--- Data provided Enclosed Below ---
`src/rtl/seq_mult_ctrl.sv`:
```
// rtl/seq_mult_ctrl.sv - shift-and-add multiplier sequencer
// Walks LOAD, then N ADD/SHIFT pairs, then a one-cycle DONE.
module seq_mult_ctrl #(
  parameter int N = 4,
  parameter int C = $clog2(N)
) (
  input  logic         clk,
  input  logic         rst,
  input  logic         start,
  input  logic         abort,
  input  logic         q_lsb,
  output logic         load_regs,
  output logic         add_en,
  output logic         shift_en,
  output logic         busy,
  output logic         done,
  output logic [C-1:0] iter
);

  typedef enum logic [2:0] {
    IDLE  = 3'd0,
    LOAD  = 3'd1,
    ADD   = 3'd2,
    SHIFT = 3'd3,
    DONE  = 3'd4
  } state_t;

  localparam logic [C-1:0] ITER_LAST = C'(N - 1);

  state_t       state_q, state_d;
  logic [C-1:0] iter_q, iter_d;
  logic         load_q, add_q, shift_q, busy_q, done_q;

  always_comb begin
    state_d = state_q;
    iter_d  = iter_q;
    case (state_q)
      IDLE: begin
        if (start && !abort) state_d = LOAD;
      end
      LOAD: begin
        if (abort) begin
          state_d = IDLE;
        end else begin
          state_d = ADD;
          iter_d  = '0;
        end
      end
      ADD: begin
        state_d = abort ? IDLE : SHIFT;
      end
      SHIFT: begin
        if (abort) begin
          state_d = IDLE;
        end else if (iter_q == ITER_LAST) begin
          state_d = DONE;
        end else begin
          state_d = ADD;
          iter_d  = iter_q + 1'b1;
        end
      end
      DONE: begin
        state_d = IDLE;
      end
      default: begin
        state_d = IDLE;
      end
    endcase
  end

  // Output flops track the next state so they always mirror the state register.
  always_ff @(posedge clk or negedge rst) begin
    if (!rst) begin
      state_q <= IDLE;
      iter_q  <= '0;
      load_q  <= 1'b0;
      add_q   <= 1'b0;
      shift_q <= 1'b0;
      busy_q  <= 1'b0;
      done_q  <= 1'b0;
    end else begin
      state_q <= state_d;
      iter_q  <= iter_d;
      load_q  <= (state_d == LOAD);
      add_q   <= (state_d == ADD);
      shift_q <= (state_d == SHIFT);
      busy_q  <= (state_d != IDLE);
      done_q  <= (state_d == DONE);
    end
  end

  assign load_regs = load_q;
  assign add_en    = add_q & q_lsb;
  assign shift_en  = shift_q;
  assign busy      = busy_q;
  assign done      = done_q;
  assign iter      = iter_q;

endmodule

```
`config.mk`:
```
export PLATFORM = sky130hd
export DESIGN_NAME = seq_mult_ctrl
export DESIGN_NICKNAME = d
export VERILOG_FILES = /design/src/rtl/seq_mult_ctrl.sv
export SDC_FILE = /design/constraint.sdc
export NUM_CORES = 1
export LEC_CHECK = 0
export CORE_AREA = 2 2 39 41
export DETAILED_ROUTE_END_ITERATION = 7
export DIE_AREA = 0 0 41 43
export MAX_ROUTING_LAYER = met4
export PLACE_DENSITY = 0.68
export SLEW_MARGIN = 5
export SYNTH_ARGS = -nofsm -noshare
export SYNTH_HDL_FRONTEND = slang
export SYNTH_SLANG_ARGS = --single-unit
```
`constraint.sdc`:
```
create_clock -name clk -period 3.4 [get_ports clk]
set_input_delay 0.34 -clock clk [delete_from_list [all_inputs] [get_ports clk]]
set_output_delay 0.34 -clock clk [all_outputs]
set_load 0.02 [all_outputs]
```
* Word-level counts from Yosys, hierarchy flattened
Cells that the tools add are included. Widths: inputs -> output; s select.
Word-level totals: output and inout port bits 7, logic and storage cells 36, register bits 10
Cells by class: bitwise operators 1, add/subtract/negate cells 1, equality and inequality tests 11, reductions and logical operators 6, mux-type cells 10
Operators by type and width (count):
- $eq 3x2->1 const B | 4
- $pmux 3 s4 | 1
- $mux 2 | 5
- $mux 3 | 3
- $eq 3x1->1 const B | 2
- $ne 2x2->1 const B | 3
- $pmux 2 s2 | 1
- $reduce_and 4->1 | 1
- $eq 3x3->1 const B | 1
- $logic_not 3->1 | 1
- $reduce_bool 3->1 | 1
- $add 2x1->2 const B | 1
- $eq 2x2->1 const B | 1
- $reduce_bool 2->1 | 1
- $and 1x1->1 | 1
- $logic_and 1x1->1 | 1
- $logic_not 1->1 | 1

* Longest topological paths before layout
depth after elaboration 5, depth in mapped cells 4, depth with buffers taken out 4

* Worst setup path before layout
No wires, ideal clock.
path kind flip-flop to flip-flop, from register iter_q[0] (netlist: iter[0]), to register iter_q[0] (netlist: iter[0]), data required time 3.272 ns, arrival time 1.187 ns, stages on the path, launching flop included 5, path slack 2.085 ns, clock period less this slack 1.315 ns, buffers on the path 0, cell sequence dfrtp_1 ha_1 nand2_2 nand3_4 mux2_1
Between the ends: cells in the longest elaborated chain, start to end 4, elaborated cells between the ends (all ways) 7, those cells by class add/sub: 1; eq/ne: 2; mux: 3; reduce/logical: 1
RTL lines:
- from (decl) | line 31 | logic [C-1:0] iter_q, iter_d;
- from (signal assigned) | line 83 | iter_q <= iter_d;
- $add 2x1->2 | line 59 | iter_d = iter_q + 1'b1;
- $mux 2 | line 55 | end else if (iter_q == ITER_LAST) begin
- $mux 2 | line 53 | if (abort) begin
- $pmux 2 s2 | line 37 | case (state_q)
Several ways; a longest one is shown, not always the timed one. The select of a mux whose other input is x is not followed. A chain may end at the register's enable or synchronous reset.

* Worst setup path after layout
from input q_lsb, to output add_en
Between the ends: cells in the longest elaborated chain, start to end 1
RTL lines:
- from (decl) | line 11 | input logic q_lsb,
- $and 1x1->1 | line 93 | assign add_en = add_q & q_lsb;
- to (decl) | line 13 | output logic add_en,
Every way passes these cells.

==> run summary <==
Outcome -> finished, final reports clean
Number of H-tree levels -> 1
Register area -> 250 um2
Placed cells -> 58
Clk sinks -> 10
Startpoint types -> input port
Routability cong. -> 0.691
Max-Cap Viols -> 0
Final Critical Period -> 1.82 ns
Critical path type -> in -> out
Post-DP HPWL -> 476 um
I/O Buffers -> 11
Pre-antenna DRT Iters -> 2
Hold-fix buffers, CTS -> 0
Yosys cell types -> 19
Slew Viols, Final -> 0
CP max stage delay -> 0.59 ns
Relative slew margins -> 0.700
Die Wd -> 41 um
Final Cycle Share -> 0.536
Vias in the first global route -> 241
Row count -> 14
Seq/Total Area, Yosys -> 0.587
CTS Buf Count -> 3
Mapped cell area -> 427 um2
Initial drt markers -> 5
Antenna diodes -> 0
Post-route ant nets -> 0
Layout Utilization -> 0.410
Via Count -> 280
Final Skew -> 0.00365 ns
Total wire length -> 681 um
Critical Path Sink Type -> output port
Synthesis-to-layout area growth -> 32.8%
Core Area -> 0.00138 mm2
Clock Path Buffers -> 2
Crit-path cells -> clkdlybuf4s50_1 > and2_1 > clkdlybuf4s50_1
Final nets -> 53
# Post-CTS Setup Buffers -> 0
Syn_area_per_cell -> 12.9 um2
Hold Path Class -> in -> async
Area taken by multi-input logic gates -> 160 um2
Worst EP arrival -> 1.48 ns
Via-per-instance ratio -> 4.59
CP max-delay cell -> clkdlybuf4s50_1
Clock latency on the worst-skew pair -> 0.26 ns
Most frequent CP cell -> clkdlybuf4s50_1
Synth Instances -> 33
Pwr dens -> 423 mW/mm2
Initial antenna violation count -> 0
Share of cells above drive strength 1 -> 0.200
Syn nets -> 39
Wire length per cell -> 11.2 um
Critical Path RT -> 3.06 ns
FMAX -> 549 MHz
Synth Register Bits -> 10
Setup repair after global routing missed its margin -> no
Clk slew on worst S/H paths -> 0.06 ns
Top Ports -> 12
Final setup TNS -> 0 ns
Die height -> 43 um
Synthesis Warnings -> 0
Congestion Overflow GR -> 0
Fin cells -> 61
GRT Util Overall -> 0.102
Initial Util -> 0.308
CTS tree -> done
Die ar. -> 0.00176 mm2
DRC violations left -> 0
Fin. Hold Viols -> 0
Critical path fanouts, max -> 1
Pin count of the biggest net entering global routing -> 11
Post-CTS sizing -> 0
First-pass GRT wire length -> 1.08 mm
Final setup fails -> 0
Filler Cell Count -> 140
VDD IR-drop max -> 0.000207 V
Actual slew at the worst max-slew pin -> 0.449 ns
Leak -> 0.257 nW
Root buf cell -> clkbuf_4
## cell usage in the layout, fill, tap and decap left out
cell              n
mux2_1            2
nor3_1            2
and2_1            1
o31a_2            1
nor2_1            1
dfrtp_1          10
o21ai_0           2
nor4b_1           1
a31oi_1           1
ha_1              1
and4_2            2
nand2_1           2
nor3b_1           1
nand2_2           1
clkdlybuf4s50_1  11
nand3_4           1
nor2_4            1
inv_1             1
clkbuf_4          3
## where the power goes
part | switching [mW] | leakage, nW | internal (mW)
logic | 0.0130 | 0.108 | 0.0148
clock network | 0.0401 | 0.0138 | 0.0409
registers | 0.00651 | 0.135 | 0.124
## final timing paths
kind / from / to / slack (ns) / depth (start not counted)
min in group clk: iter[1] / iter[1] / 0.54 / 1
max in group asynchronous: rst / state_q[1] / 2.70 / 1
worst max-delay path: q_lsb / add_en / 1.58 / 3
worst min-delay path: rst / shift_en / 0.39 / 1
worst min register to register: iter[1] / iter[1] / 0.54 / 1
worst max register to register: iter[0] / iter[0] / 2.09 / 4
## worst max-delay path: cells and delay by family
family	cells	cell delay, ns
buffers and inverters	2	1.04
AND/OR/NAND/NOR	1	0.11
## state kept, by name, indices dropped and copies added (netlist names)
| register | cells |
|---|---|
| done | 1 |
| load_regs | 1 |
| add_q | 1 |
| state_q | 3 |
| shift_en | 1 |
| busy | 1 |
| iter | 2 |
## cell usage after synthesis, drive strengths merged
| master | instances | area, um2 |
|---|---|---|
| buf | 2 | 12.5 |
| o31a | 1 | 10.0 |
| a31oi | 1 | 6.26 |
| o21ai | 2 | 10.0 |
| ha | 1 | 12.5 |
| nand2 | 3 | 13.8 |
| inv | 1 | 3.75 |
| nand3 | 1 | 17.5 |
| and4 | 2 | 20.0 |
| nor2 | 2 | 15.0 |
| dfrtp | 10 | 250 |
| mux2 | 2 | 22.5 |
| and2 | 1 | 6.26 |
| nor4b | 1 | 8.76 |
| nor3b | 1 | 7.51 |
| nor3 | 2 | 10.0 |
## cell families after synthesis
logic type	count (synthesis)	share of synthesized area
buffers and inverters	3	0.0381
AOI/OAI and AO/OA	4	0.0616
muxes	2	0.0528
and+or+nand+nor	13	0.232
DFF	10	0.587
adders and majority gates	1	0.0293
## per-stage QoR
| stage | total power [mW] | hold slack [ns] | setup WS, ns | area, um2 |
|---|---|---|---|---|
| after floorplan | 0.147 | 0.0444 | 2.09 | 427 |
| after global placement | 0.161 | 0.519 | 1.58 | 544 |
| after detailed placement | 0.161 | 0.527 | 1.58 | 544 |
| after CTS | 0.240 | 0.410 | 1.57 | 567 |
| after global routing | 0.250 | 0.431 | 1.55 | 567 |
| final | 0.240 | 0.386 | 1.58 | 567 |
## routing by layer
| metal | vias to the layer above | routed length, um | GRT usage | share of wire |
|---|---|---|---|---|
| li1 | 143 | - | - | - |
| met5 | - | 0 | - | 0 |
| met4 | 0 | 36 | 0.100 | 0.053 |
| met1 | 124 | 325 | 0.137 | 0.48 |
| met3 | 4 | 34 | 0.0471 | 0.050 |
| met2 | 9 | 284 | 0.103 | 0.42 |
## area by class of cell
cell class | instances | share of cell area
Multi-Input combinational cell | 20 | 0.283
Tap cell | 16 | 0.0353
Clock buffer | 3 | 0.0397
Sequential cell | 10 | 0.442
Inverter | 1 | 0.00662
Timing Repair Buffer | 11 | 0.194
Note: power is estimated with default switching activity, not from simulation.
--- End of Enclosed Data provided ---
■ **Problem**: Return a word-for-word copy of the lines above from the one holding "- from (decl) | line 11" through the one holding "Outcome -> finished, final reports clean", with both of them included and nothing besides.

■ **Reply to the exercise**:
- from (decl) | line 11 | input logic q_lsb,
- $and 1x1->1 | line 93 | assign add_en = add_q & q_lsb;
- to (decl) | line 13 | output logic add_en,
Every way passes these cells.

==> run summary <==
Outcome -> finished, final reports clean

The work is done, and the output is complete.